There was a time when the phrase "heavyweight champion of the world" had a singular ring to it. On Saturday night in Auckland, Joseph Parker was crowned a heavyweight champion. What it actually means is open to multiple interpretations.

Before you can truly appreciate the significance - or not, if you choose to retain a level of cynicism - of Joseph Parker versus Andy Ruiz Jr, you have to understand the complexity around boxing's governance and the alphabet soup that explains/ confuses it.

Parker and Ruiz Jr fought for the vacant WBO heavyweight title.

WBO stands for World Boxing Organisation, one of four governing bodies recognised by the International Boxing Hall of Fame. The others are the WBC, WBA and IBF.


(There are a multitude of unrecognised administrations including the WBF, IBA, IBO and WBPF. Pay no attention to these.)

The WBO is the youngest and many would say least prestigious of the recognised boxing administrations. Started in 1988 by disaffected members of the WBA, their first heavyweight title fight was a low-glamour match-up between Francesco Damiani and Johnny du Plooy.

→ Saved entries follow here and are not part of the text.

**src/common/core_macros.svh**
```systemverilog
`ifndef CORE_MACROS_SVH
`define CORE_MACROS_SVH

////////////////////////////////////////
// Datapath width
////////////////////////////////////////

`define XLEN 64

////////////////////////////////////////
// Operand select vector
////////////////////////////////////////

`define OP_SEL_W        3
`define OP_SEL_IMM_SEXT 0
`define OP_SEL_IMM_ZEXT 1
`define OP_SEL_RF       2

////////////////////////////////////////
// One-hot unit select vector
////////////////////////////////////////

`define ALU_OPW    7
`define ALU_OP_ADD 0
`define ALU_OP_SUB 1
`define ALU_OP_AND 2
`define ALU_OP_OR  3
`define ALU_OP_XOR 4
`define ALU_OP_SLL 5
`define ALU_OP_SRL 6

`define DMEM_WORDS 64 // 512 bytes.
`define DMEM_AW    6

`endif

```
**src/common/isa_pkg.sv**
```systemverilog
`default_nettype none

package isa_pkg;

   typedef enum logic [6:0] {
      OP_IMM = 7'b0010011,
      LOAD   = 7'b0000011,
      STORE  = 7'b0100011
   } opcode_e;

   typedef logic [2:0] funct3_t;

   localparam funct3_t F3_ADDI = 3'b000;
   localparam funct3_t F3_B    = 3'b000;
   localparam funct3_t F3_H    = 3'b001;
   localparam funct3_t F3_W    = 3'b010;
   localparam funct3_t F3_D    = 3'b011;
   localparam funct3_t F3_BU   = 3'b100;
   localparam funct3_t F3_HU   = 3'b101;
   localparam funct3_t F3_WU   = 3'b110;

   typedef struct packed {
      logic [11:0] imm;
      logic [4:0]  rs1;
      funct3_t     funct3;
      logic [4:0]  rd;
      logic [6:0]  opcode;
   } i_fmt_t;

   typedef struct packed {
      logic [6:0]  imm_hi;
      logic [4:0]  rs2;
      logic [4:0]  rs1;
      funct3_t     funct3;
      logic [4:0]  imm_lo;
      logic [6:0]  opcode;
   } s_fmt_t;

   // The same 32 bits seen as either format.
   typedef union packed {
      i_fmt_t i;
      s_fmt_t s;
   } insn_u;

endpackage

`default_nettype wire

```
**src/common/core_pkg.sv**
```systemverilog
`default_nettype none

package core_pkg;

   typedef logic [3:0] lsu_size_t; // Access size in bytes.

   localparam lsu_size_t SIZE_B = 4'd1;
   localparam lsu_size_t SIZE_H = 4'd2;
   localparam lsu_size_t SIZE_W = 4'd4;
   localparam lsu_size_t SIZE_D = 4'd8;

   typedef enum logic {
      WB_ALU = 1'b0,
      WB_LSU = 1'b1
   } wb_sel_e;

endpackage

`default_nettype wire

```
**src/source/idu.sv**
```systemverilog
`timescale 1ns/1ps
`default_nettype none

`include "core_macros.svh"

module idu
   import isa_pkg::*;
   import core_pkg::*;
(
   input  logic [31:0]           i_insn,
   output logic                  o_legal,
   output logic                  o_rf_we,
   output logic [4:0]            o_rd,
   output logic [4:0]            o_rs1_addr,
   output logic [4:0]            o_rs2_addr,
   output logic [`OP_SEL_W-1:0]  o_op_sel,
   output logic [`ALU_OPW-1:0]   o_fu_sel,
   output logic                  o_lsu_load,
   output logic                  o_lsu_store,
   output logic                  o_lsu_sigext,
   output lsu_size_t             o_lsu_size,
   output wb_sel_e               o_wb_sel,
   output logic [11:0]           o_imm12
);

   insn_u insn;
   logic  is_op_imm;
   logic  is_load;
   logic  is_store;
   logic  op_addi;
   logic  op_lb, op_lh, op_lw, op_ld;
   logic  op_lbu, op_lhu, op_lwu;
   logic  op_sb, op_sh, op_sw, op_sd;

   assign insn = i_insn;

   assign is_op_imm = (insn.i.opcode == OP_IMM);
   assign is_load   = (insn.i.opcode == LOAD);
   assign is_store  = (insn.i.opcode == STORE);

   ////////////////////////////////////////
   // One-hot instruction flags
   ////////////////////////////////////////

   assign op_addi = is_op_imm & (insn.i.funct3 == F3_ADDI);

   assign op_lb  = is_load & (insn.i.funct3 == F3_B);
   assign op_lh  = is_load & (insn.i.funct3 == F3_H);
   assign op_lw  = is_load & (insn.i.funct3 == F3_W);
   assign op_ld  = is_load & (insn.i.funct3 == F3_D);
   assign op_lbu = is_load & (insn.i.funct3 == F3_BU);
   assign op_lhu = is_load & (insn.i.funct3 == F3_HU);
   assign op_lwu = is_load & (insn.i.funct3 == F3_WU);

   assign op_sb = is_store & (insn.s.funct3 == F3_B);
   assign op_sh = is_store & (insn.s.funct3 == F3_H);
   assign op_sw = is_store & (insn.s.funct3 == F3_W);
   assign op_sd = is_store & (insn.s.funct3 == F3_D);

   ////////////////////////////////////////
   // Control fields
   ////////////////////////////////////////

   assign o_lsu_load  = op_lb | op_lh | op_lw | op_ld | op_lbu | op_lhu | op_lwu;
   assign o_lsu_store = op_sb | op_sh | op_sw | op_sd;
   assign o_legal     = op_addi | o_lsu_load | o_lsu_store;

   assign o_rf_we    = op_addi | o_lsu_load;
   assign o_rd       = insn.i.rd;
   assign o_rs1_addr = insn.i.rs1;
   assign o_rs2_addr = o_lsu_store ? insn.s.rs2 : 5'd0; // Only stores read rs2.

   assign o_imm12 = is_store ? {insn.s.imm_hi, insn.s.imm_lo} : insn.i.imm;

   // Every supported instruction adds rs1 and the sign-extended immediate.
   assign o_op_sel[`OP_SEL_IMM_SEXT] = o_legal;
   assign o_op_sel[`OP_SEL_IMM_ZEXT] = 1'b0;
   assign o_op_sel[`OP_SEL_RF]       = 1'b0;

   assign o_fu_sel[`ALU_OP_ADD] = o_legal; // Adder doubles as address generator.
   assign o_fu_sel[`ALU_OP_SUB] = 1'b0;
   assign o_fu_sel[`ALU_OP_AND] = 1'b0;
   assign o_fu_sel[`ALU_OP_OR]  = 1'b0;
   assign o_fu_sel[`ALU_OP_XOR] = 1'b0;
   assign o_fu_sel[`ALU_OP_SLL] = 1'b0;
   assign o_fu_sel[`ALU_OP_SRL] = 1'b0;

   assign o_lsu_size = (op_lb | op_lbu | op_sb) ? SIZE_B :
                       (op_lh | op_lhu | op_sh) ? SIZE_H :
                       (op_lw | op_lwu | op_sw) ? SIZE_W : SIZE_D;

   assign o_lsu_sigext = op_lb | op_lh | op_lw;

   assign o_wb_sel = o_lsu_load ? WB_LSU : WB_ALU;

endmodule

`default_nettype wire

```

Damiani would KO du Plooy (who became grossly overweight in retirement and died in 2013) in the third round, but his reign ended at the end of a Ray Mercer uppercut and his career ended when beaten by Oliver McCall, a troubled man who upset Lennox Lewis but is best remembered for a tearful breakdown during the rematch.

LISTEN: Nathan Rarere: Why Parker was awarded the win

The WBO has lifted its game since its early days, but then again it was setting the bar pretty low. How low? Well let's just say that in 2001 the organisation did little for its credibility when it twice moved Darrin Morris up its super-middleweight rankings to a high of No 5.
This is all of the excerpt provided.